I would use just an ArrayBlockingQueue if you can. When I have used it the latency was between 8-18 microseconds on Linux. Some point of note.

  • The cost is largely the time it takes to wake up the thread. When you wake up a thread its data/code won't be in cache so you will find that if you time what happens after a thread has woken that can take 2-5x longer than if you were to run the same thing repeatedly.
  • Certain operations use OS calls (such as locking/cyclic barriers) these are often more expensive in a low latency scenario than busy waiting. I suggest trying to busy wait your producer rather than use a CyclicBarrier. You could busy wait your consumer as well but this could be unreasonably expensive on a real system.

@Peter Lawrey

Certain operations use OS calls (such as locking/cyclic barriers)

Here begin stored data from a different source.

What follows belongs to an exercise in optimizing a design on an open flow for small area and a short achievable clock period; a production flow would make more cautious choices.
The flow treats the clock pin as an ideal source, which a real chip does not have.
Power is estimated from default activity; no workload was simulated.

Setup of MS:
==> flow/design.v (excerpt) <==
module rrc_filter #(
	parameter WIDTH = 9
)(
	input logic clk,
	input logic rst,
	input logic signed [WIDTH-1:0] filter_in,
	output logic signed [WIDTH-1:0] filter_out
);
  logic [8:0] sr0, sr1, sr2, sr3, sr4, sr5, sr6, sr7, sr8, sr9, sr10, sr11, sr12, sr13, sr14, sr15, sr16, sr17, sr18, sr19, sr20, sr21, sr22, sr23, sr24, sr25, sr26, sr27;
  always_ff @(posedge clk or posedge rst) begin
    if (rst) begin
      sr0 <= 9'h000;
      sr1 <= 9'h000;
      sr2 <= 9'h000;
      sr3 <= 9'h000;
      sr4 <= 9'h000;
      sr5 <= 9'h000;
      sr6 <= 9'h000;
      sr7 <= 9'h000;
      sr8 <= 9'h000;
      sr9 <= 9'h000;
      sr10 <= 9'h000;
      sr11 <= 9'h000;
      sr12 <= 9'h000;
      sr13 <= 9'h000;
      sr14 <= 9'h000;
      sr15 <= 9'h000;
      sr16 <= 9'h000;
      sr17 <= 9'h000;
      sr18 <= 9'h000;
      sr19 <= 9'h000;
      sr20 <= 9'h000;
      sr21 <= 9'h000;
      sr22 <= 9'h000;
      sr23 <= 9'h000;
      sr24 <= 9'h000;
      sr25 <= 9'h000;
      sr26 <= 9'h000;
      sr27 <= 9'h000;
    end else begin
      sr0 <= filter_in;
      sr1 <= sr0;
      sr2 <= sr1;
      sr3 <= sr2;
      sr4 <= sr3;
      sr5 <= sr4;
      sr6 <= sr5;
      sr7 <= sr6;
      sr8 <= sr7;
      sr9 <= sr8;
      sr10 <= sr9;
      sr11 <= sr10;
      sr12 <= sr11;
      sr13 <= sr12;
      sr14 <= sr13;
      sr15 <= sr14;
      sr16 <= sr15;
      sr17 <= sr16;
      sr18 <= sr17;
      sr19 <= sr18;
      sr20 <= sr19;
      sr21 <= sr20;
      sr22 <= sr21;
  ...
Size in the first run: roughly 970 cells after synthesis, about 380 flip-flops, about 20 I/O pins, ~17000 um^2 of cells after synthesis.
export LEC_CHECK = 0
export ABC_CLOCK_PERIOD_IN_PS = 800
export CAP_MARGIN = 20
export CORE_MARGIN = 2
export CORE_UTILIZATION = 70
export CTS_BUF_LIST = sky130_fd_sc_hd__clkbuf_16
export CTS_CLUSTER_DIAMETER = 80
export CTS_CLUSTER_SIZE = 30
export PLACE_DENSITY = 0.75
export SLEW_MARGIN = 20
export SYNTH_HIERARCHICAL = 1
create_clock -name core_clock -period 10.5 [get_ports {clk}]
standard.sh (not shown) runs the stock make flow with config.mk's settings and CLKGATE_MAP_FILE= SYNTH_SCRIPT=/design/flow/synth_recipe.tcl, a recipe that flattens the netlist after the stock synthesis.
==> flow/flow/run.sh <==
#!/bin/bash
# Own layout flow: the standard ORFS flow (standard.sh, unchanged synthesis), with
#  - timing repair aimed below the design's period (SETUP_SLACK_MARGIN; the SDC is unchanged),
#  - port buffers of a normal buffer cell rather than the smallest one,
#  - after CTS, the clock port drives the tree's second level directly (flow/flatten_clock_root.tcl).
# Each step's full log is kept by ORFS under orfs/logs/; make's own output goes to flow.log.
set -uo pipefail
here=$(pwd)
bash standard.sh SETUP_SLACK_MARGIN=7.4 "BUFFER_PORTS_ARGS=-buffer_cell sky130_fd_sc_hd__buf_4" \
  "POST_CTS_TCL=$here/flow/flatten_clock_root.tcl" finish > flow.log 2>&1
==> flow/flow/flatten_clock_root.tcl <==
set block [ord::get_db_block]
set clknet [$block findNet clk]
set roots {}
foreach it [$clknet getITerms] {
  if {[$it isInputSignal]} { lappend roots [$it getInst] }
}
puts "flatten_clock_root: clock port feeds [llength $roots] cell(s)"
if {[llength $roots] == 1} {
  set root [lindex $roots 0]
  set master [[$root getMaster] getName]
  set out {}
  foreach it [$root getITerms] {
    if {[$it isOutputSignal]} { set out [$it getNet] }
  }
  set loads {}
  foreach it [$out getITerms] {
    if {[$it isInputSignal]} { lappend loads $it }
  }
  puts "flatten_clock_root: root [$root getName] ($master) drives [llength $loads] cell(s)"
  if {[llength $loads] <= 4 && [llength $loads] > 0} {
    foreach it $loads {
      set inst [$it getInst]
      set pin [$it getMTerm]
      set pname "[$inst getName]/[$pin getName]"
      disconnect_pin [$out getName] $pname
      connect_pin clk $pname
    }
    set rname [$root getName]
    set oname [$out getName]
    delete_instance $rname
    delete_net $oname
    puts "flatten_clock_root: removed $rname"
    estimate_parasitics -placement
    report_clock_latency
  }
}
Edits applied to the flow inputs when going from MS to AL:
diff --git a/flow/flow/run.sh b/flow/flow/run.sh
--- a/flow/flow/run.sh
+++ b/flow/flow/run.sh
@@ -7,4 +7,4 @@
 set -uo pipefail
 here=$(pwd)
-bash standard.sh SETUP_SLACK_MARGIN=7.4 "BUFFER_PORTS_ARGS=-buffer_cell sky130_fd_sc_hd__buf_4" \
+bash standard.sh SETUP_SLACK_MARGIN=7.5 "BUFFER_PORTS_ARGS=-buffer_cell sky130_fd_sc_hd__buf_4" \
   "POST_CTS_TCL=$here/flow/flatten_clock_root.tcl" finish > flow.log 2>&1
Results
- Comparing AL and MS, the higher global-route usage is on AL.
- Re total wire length: AL and MS aren't equal, and the higher value belongs to AL.
- In AL the detailed-routed wire length on met2 turned out about 0.5% higher than in MS.
- Finished layout cell area for AL is higher than for MS.
- | internal power | AL vs MS | 5.9% higher |
- Summary — count of cells along the worst register-to-register path, AL relative to MS: higher, by 8.
- Relative to MS, the proportion of power drawn by combinational gates of AL is higher by 1.9 points.
No functional check of the RTL was part of any run of this note.

[static timing again, ports no longer ideal]
How much do the figures lean on ideal ports? The routed layouts below were timed once more, with nothing changed but the port constraints.
Step 1 assumes that a clkbuf_16 drives the clock port and a buf_2 every other input.
Step 2 also shifts input and output timing later by t, the mid clock arrival at the registers, as if the neighbouring blocks saw the same clock.
a / b / c = no drivers / after step 1 / after step 2; a / b = the first two.
| run | t (ns) | setup slack, ns | worst setup path after step 2 | clock arrival spread, ns | pins driven straight from the clock port |
|---|---|---|---|---|---|
| MS | 0.436 | 7.450 / 7.450 / 7.138 | input to register | 0.028 / 0.029 | 2 |
| AL | 0.437 | 7.474 / 7.438 / 7.217 | input to register | 0.031 / 0.030 | 2 |
After both steps every run listed still meets setup and hold. For MS, which loses most, drivers alone change the setup slack by 0.000 ns; drivers and shift together by -0.312 ns.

Those are NOT OS (kernel) calls. Implemented via simple CAS (which on x86 comes w/ free memory fence as well)

One more: dont use ArrayBlockingQueue unless you know why (you use it).

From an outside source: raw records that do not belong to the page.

From an optimization exercise on the open Yosys and OpenROAD flow, aimed at small area; shortcuts taken in it are not production practice. Function was checked by simulation only, so behaviour that the tests miss may differ from the original. Power is estimated from default activity; no workload was simulated.

Design iq_to_fifo_shifted, start of the top module:
module iq_to_fifo_shifted #
(
    parameter iq_width = 56
)
(
    input wire axis_aclk,
    input wire aresetn,
    input [7:0] distance,
    input s00_axis_i48_tvalid,
    input [iq_width-1 : 0] s00_axis_i48_tdata,
    input s01_axis_q48_tvalid,
    input [iq_width-1 : 0] s01_axis_q48_tdata,
    input s02_axis_i48_sub_tvalid,
    input [iq_width-1 : 0] s02_axis_i48_sub_tdata,
    input s03_axis_q48_sub_tvalid,
    input [iq_width-1 : 0] s03_axis_q48_sub_tdata,
    input s04_axis_i96_tvalid,
    input [31 : 0] s04_axis_i96_tdata,
    input s05_axis_q96_tvalid,
    input [31 : 0] s05_axis_q96_tdata,
    input wire m00_axis_tready,
    output wire [31 : 0] m00_axis_tdata,
    output wire m00_axis_tlast,
    output reg m00_axis_tvalid
);
export LEC_CHECK = 0
export CAP_MARGIN = 0
export CORE_MARGIN = 2
export CORE_UTILIZATION = 60
export SLEW_MARGIN = 0
create_clock -name core_clock -period 5.0 [get_ports {axis_aclk}]
standard.sh (not shown) runs the stock make flow with config.mk's settings and CLKGATE_MAP_FILE= SYNTH_SCRIPT=/design/flow/synth_recipe.tcl, a recipe that flattens the netlist after the stock synthesis.
==> flow/flow/run.sh <==
#!/bin/bash
# Standard layout (the standard.sh, all steps), with three changes:
#  - synthesis maps the logic with an area-oriented ABC script (abc_area_nf.script);
#    everything else in synthesis is the standard flow's own script;
#  - the port buffers are made from the smallest buffer cell;
#  - clock tree: larger sink clusters driven by clkbuf_16, no dummy loads.
set -euo pipefail
cat standard.sh > standard_sh_copy.log
export AREA_ABC_SCRIPT="$PWD/flow/abc_area_nf.script"
export BUFFER_PORTS_ARGS="-buffer_cell sky130_fd_sc_hd__buf_1"
export CTS_ARGS="-sink_clustering_enable -repair_clock_nets -dont_use_dummy_load -sink_clustering_size 30 -sink_clustering_max_diameter 60 -buf_list sky130_fd_sc_hd__clkbuf_16"
sed "s#SYNTH_SCRIPT=[^ ]*#SYNTH_SCRIPT=$PWD/flow/synth_area.tcl#" standard.sh > standard_area.sh
grep -q "SYNTH_SCRIPT=$PWD/flow/synth_area.tcl" standard_area.sh
bash standard_area.sh > standard.log 2>&1
==> flow/flow/abc_area_nf.script <==
strash
dch -f
amap -F 1000 -A 1000
topo
==> flow/flow/synth_area.tcl <==
proc synth {args} { yosys synth -nofsm -noshare {*}$args }
# Map the logic with an area-oriented ABC script instead of ORFS's speed script.
proc abc {args} {
  set i [lsearch -exact $args -script]
  if { $i >= 0 && [string match {*/abc_*.script} [lindex $args [expr {$i + 1}]]] } {
    lset args [expr {$i + 1}] $::env(AREA_ABC_SCRIPT)
  }
  yosys abc {*}$args
}
source $::env(SCRIPTS_DIR)/synth.tcl
# left out here: clear keep_hierarchy, flatten, clean up, hide names made inside functions, write 1_2_yosys.v
The first run finished with negative setup slack left.
Next try:
==> flow/flow/abc_area_nf.script (replaced) <==
&get -n
&st
&dch -f
&nf -R 1000
&put
The changed run ran to the end with no violations. Register-to-register slack gains 60 ps. Non-clock buffer count falls by 27. Core utilization drops by 1.4 points. Clock skew hardly moves. Clock power barely changes. Via count decreases by 0.40%. Synthesized cell count rises by 9.5%. First-iteration DRC count fell by 28%. Wire length fell by 2.4%. Maximum frequency came out higher by 6.4%. Synthesized area rose by 0.36%.

* * *

Starting RTL as in the previous note.
==> flow/design.v (excerpt) <==
module iq_to_fifo_shifted #
(
    parameter iq_width = 56
)
(
    input wire axis_aclk,
    input wire aresetn,
    input [7:0] distance,
    input s00_axis_i48_tvalid,
    input [iq_width-1 : 0] s00_axis_i48_tdata,
    input s01_axis_q48_tvalid,
    input [iq_width-1 : 0] s01_axis_q48_tdata,
    input s02_axis_i48_sub_tvalid,
    input [iq_width-1 : 0] s02_axis_i48_sub_tdata,
    input s03_axis_q48_sub_tvalid,
    input [iq_width-1 : 0] s03_axis_q48_sub_tdata,
    input s04_axis_i96_tvalid,
    input [31 : 0] s04_axis_i96_tdata,
    input s05_axis_q96_tvalid,
    input [31 : 0] s05_axis_q96_tdata,
    input wire m00_axis_tready,
    output wire [31 : 0] m00_axis_tdata,
    output wire m00_axis_tlast,
    output reg m00_axis_tvalid
);
export LEC_CHECK = 0
export CAP_MARGIN = 0
export CORE_MARGIN = 2
export CORE_UTILIZATION = 60
export CTS_BUF_LIST = sky130_fd_sc_hd__clkbuf_8
export CTS_CLUSTER_DIAMETER = 60
export CTS_CLUSTER_SIZE = 20
export GPL_TIMING_DRIVEN = 0
export SLEW_MARGIN = 0
create_clock -name core_clock -period 5.0 [get_ports {axis_aclk}]
==> flow/flow/run.sh <==
#!/bin/bash
# Standard layout, with the port buffers made from the smallest buffer cell.
cat standard.sh > standard_sh_copy.log
export BUFFER_PORTS_ARGS="-buffer_cell sky130_fd_sc_hd__buf_1"
bash standard.sh > standard.log 2>&1
The starting point reached the layout checks and failed them: negative setup slack.
Edit:
==> flow/run.sh (new file) <==
#!/bin/bash
# synth_recipe.tcl (not shown) runs the flow's synth.tcl, then flattens the netlist and writes it again
# the make line also repeats each setting of config.mk as NAME=value (left out here)
make -C /OpenROAD-flow-scripts/flow DESIGN_CONFIG=/design/flow/config.mk WORK_HOME=/design/flow/orfs CLKGATE_MAP_FILE= SYNTH_SCRIPT=/design/flow/synth_recipe.tcl finish
==> flow/config.mk (replaced) <==
export PLATFORM = sky130hd
export DESIGN_NAME = iq_to_fifo_shifted
export DESIGN_NICKNAME = iq_to_fifo_shifted
export VERILOG_FILES = /design/flow/design.v
export SDC_FILE = /design/flow/constraint.sdc
export NUM_CORES = 4
export LEC_CHECK = 0
export CAP_MARGIN = 20
export CORE_MARGIN = 2
export CORE_UTILIZATION = 40
export SLEW_MARGIN = 20
removed: flow/flow/run.sh
removed: flow/standard.sh
What happened: The new run completed and failed the layout checks on negative setup slack; global-route usage fell by 7.9 points; die area rose by 49%; combinational power rose by 49%.
Edit:
==> flow/flow/run.sh (new file) <==
#!/bin/bash
# Standard layout, with the port buffers made from the smallest buffer cell.
cat standard.sh > standard_sh_copy.log
export BUFFER_PORTS_ARGS="-buffer_cell sky130_fd_sc_hd__buf_1"
bash standard.sh > standard.log 2>&1
==> flow/standard.sh (new file) <==
#!/bin/bash
# synth_recipe.tcl (not shown) runs the flow's synth.tcl, then flattens the netlist and writes it again
# the make line also repeats each setting of config.mk as NAME=value (left out here)
make -C /OpenROAD-flow-scripts/flow DESIGN_CONFIG=/design/flow/config.mk WORK_HOME=/design/flow/orfs CLKGATE_MAP_FILE= SYNTH_SCRIPT=/design/flow/synth_recipe.tcl "${@:-finish}"
--- a/flow/config.mk
+++ b/flow/config.mk
@@ -6,6 +6,9 @@
 export NUM_CORES = 4
 export LEC_CHECK = 0
-export CAP_MARGIN = 20
+export CAP_MARGIN = 0
 export CORE_MARGIN = 2
-export CORE_UTILIZATION = 40
-export SLEW_MARGIN = 20
+export CORE_UTILIZATION = 60
+export CTS_BUF_LIST = sky130_fd_sc_hd__clkbuf_16
+export CTS_CLUSTER_DIAMETER = 60
+export CTS_CLUSTER_SIZE = 30
+export SLEW_MARGIN = 0
removed: flow/run.sh
Result: With this change the flow finished clean; worst hold slack gains 35 ps; routed wire length drops by 18%; first-iteration DRC count rose by 15%; global-route usage is higher by 6.5 points; clock skew rose by 4.8 ps; count of clock-buffer cells in the layout decreases by 22; critical path depth shrinks by 2; utilization goes up by 13 points; total power fell by about 12%; final cell count drops by 16%; setup slack improves by 110 ps.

@OP: Look at ThreadPoolExecutor, it offers excellent producer/consumer framework.

Edit below :

to reduce the latency (baring the busy wait), change the queue to SynchronousQueue add the following like before starting the consumer

...
consumerThread.setPriority(Thread.MAX_PRIORITY);
consumerThread.start();

This is the best you can get.


Edit2: Here w/ sync. queue. And not printing the results.

package t1;

import java.math.BigDecimal;
import java.util.concurrent.CountDownLatch;
import java.util.concurrent.SynchronousQueue;

public class QueueTest {

    static final int RUNS = 250000;

    final SynchronousQueue<Long> queue = new SynchronousQueue<Long>();

    int sleep = 1000;

    long[] results  = new long[0];
    public void start(final int runs) throws Exception {
        results = new long[runs];
        final CountDownLatch barrier = new CountDownLatch(1);
        Thread consumerThread = new Thread(new Runnable() {
            @Override
            public void run() {
                barrier.countDown();
                try {

                    for(int i = 0; i < runs; i++) {                        
                        results[i] = consume(); 

                    }
                } catch (Exception e) {
                    return;
                } 
            }
        });
        consumerThread.setPriority(Thread.MAX_PRIORITY);
        consumerThread.start();


        barrier.await();
        final long sleep = this.sleep;
        for(int i = 0; i < runs; i++) {
            try {                
                doProduce(sleep);

            } catch (Exception e) {
                return;
            }
        }
    }

    private void doProduce(final long sleep) throws InterruptedException {
        produce();
    }

    public void produce() throws InterruptedException {
        queue.put(new Long(System.nanoTime()));//new Long() is faster than value of
    }

    public long consume() throws InterruptedException {
        long t = queue.take();
        long now = System.nanoTime();
        return now-t;
    }

    public static void main(String[] args) throws Throwable {           
        QueueTest test = new QueueTest();
        System.out.println("Starting + warming up...");
        // Run first once, ignoring results
        test.sleep = 0;
        test.start(15000);//10k is the normal warm-up for -server hotspot
        // Run again, printing the results
        System.gc();
        System.out.println("Starting again...");
        test.sleep = 1000;//ignored now
        Thread.yield();
        test.start(RUNS);
        long sum = 0;
        for (long elapsed: test.results){
            sum+=elapsed;
        }
        BigDecimal elapsed = BigDecimal.valueOf(sum, 3).divide(BigDecimal.valueOf(test.results.length), BigDecimal.ROUND_HALF_UP);        
        System.out.printf("Avg: %1.3f micros%n", elapsed); 
    }
}

If latency is critical and you do not require strict FIFO semantics, then you may want to consider JSR-166's LinkedTransferQueue. It enables elimination so that opposing operations can exchange values instead of synchronizing on the queue data structure. This approach helps reduce contention, enables parallel exchanges, and avoids thread sleep/wake-up penalties.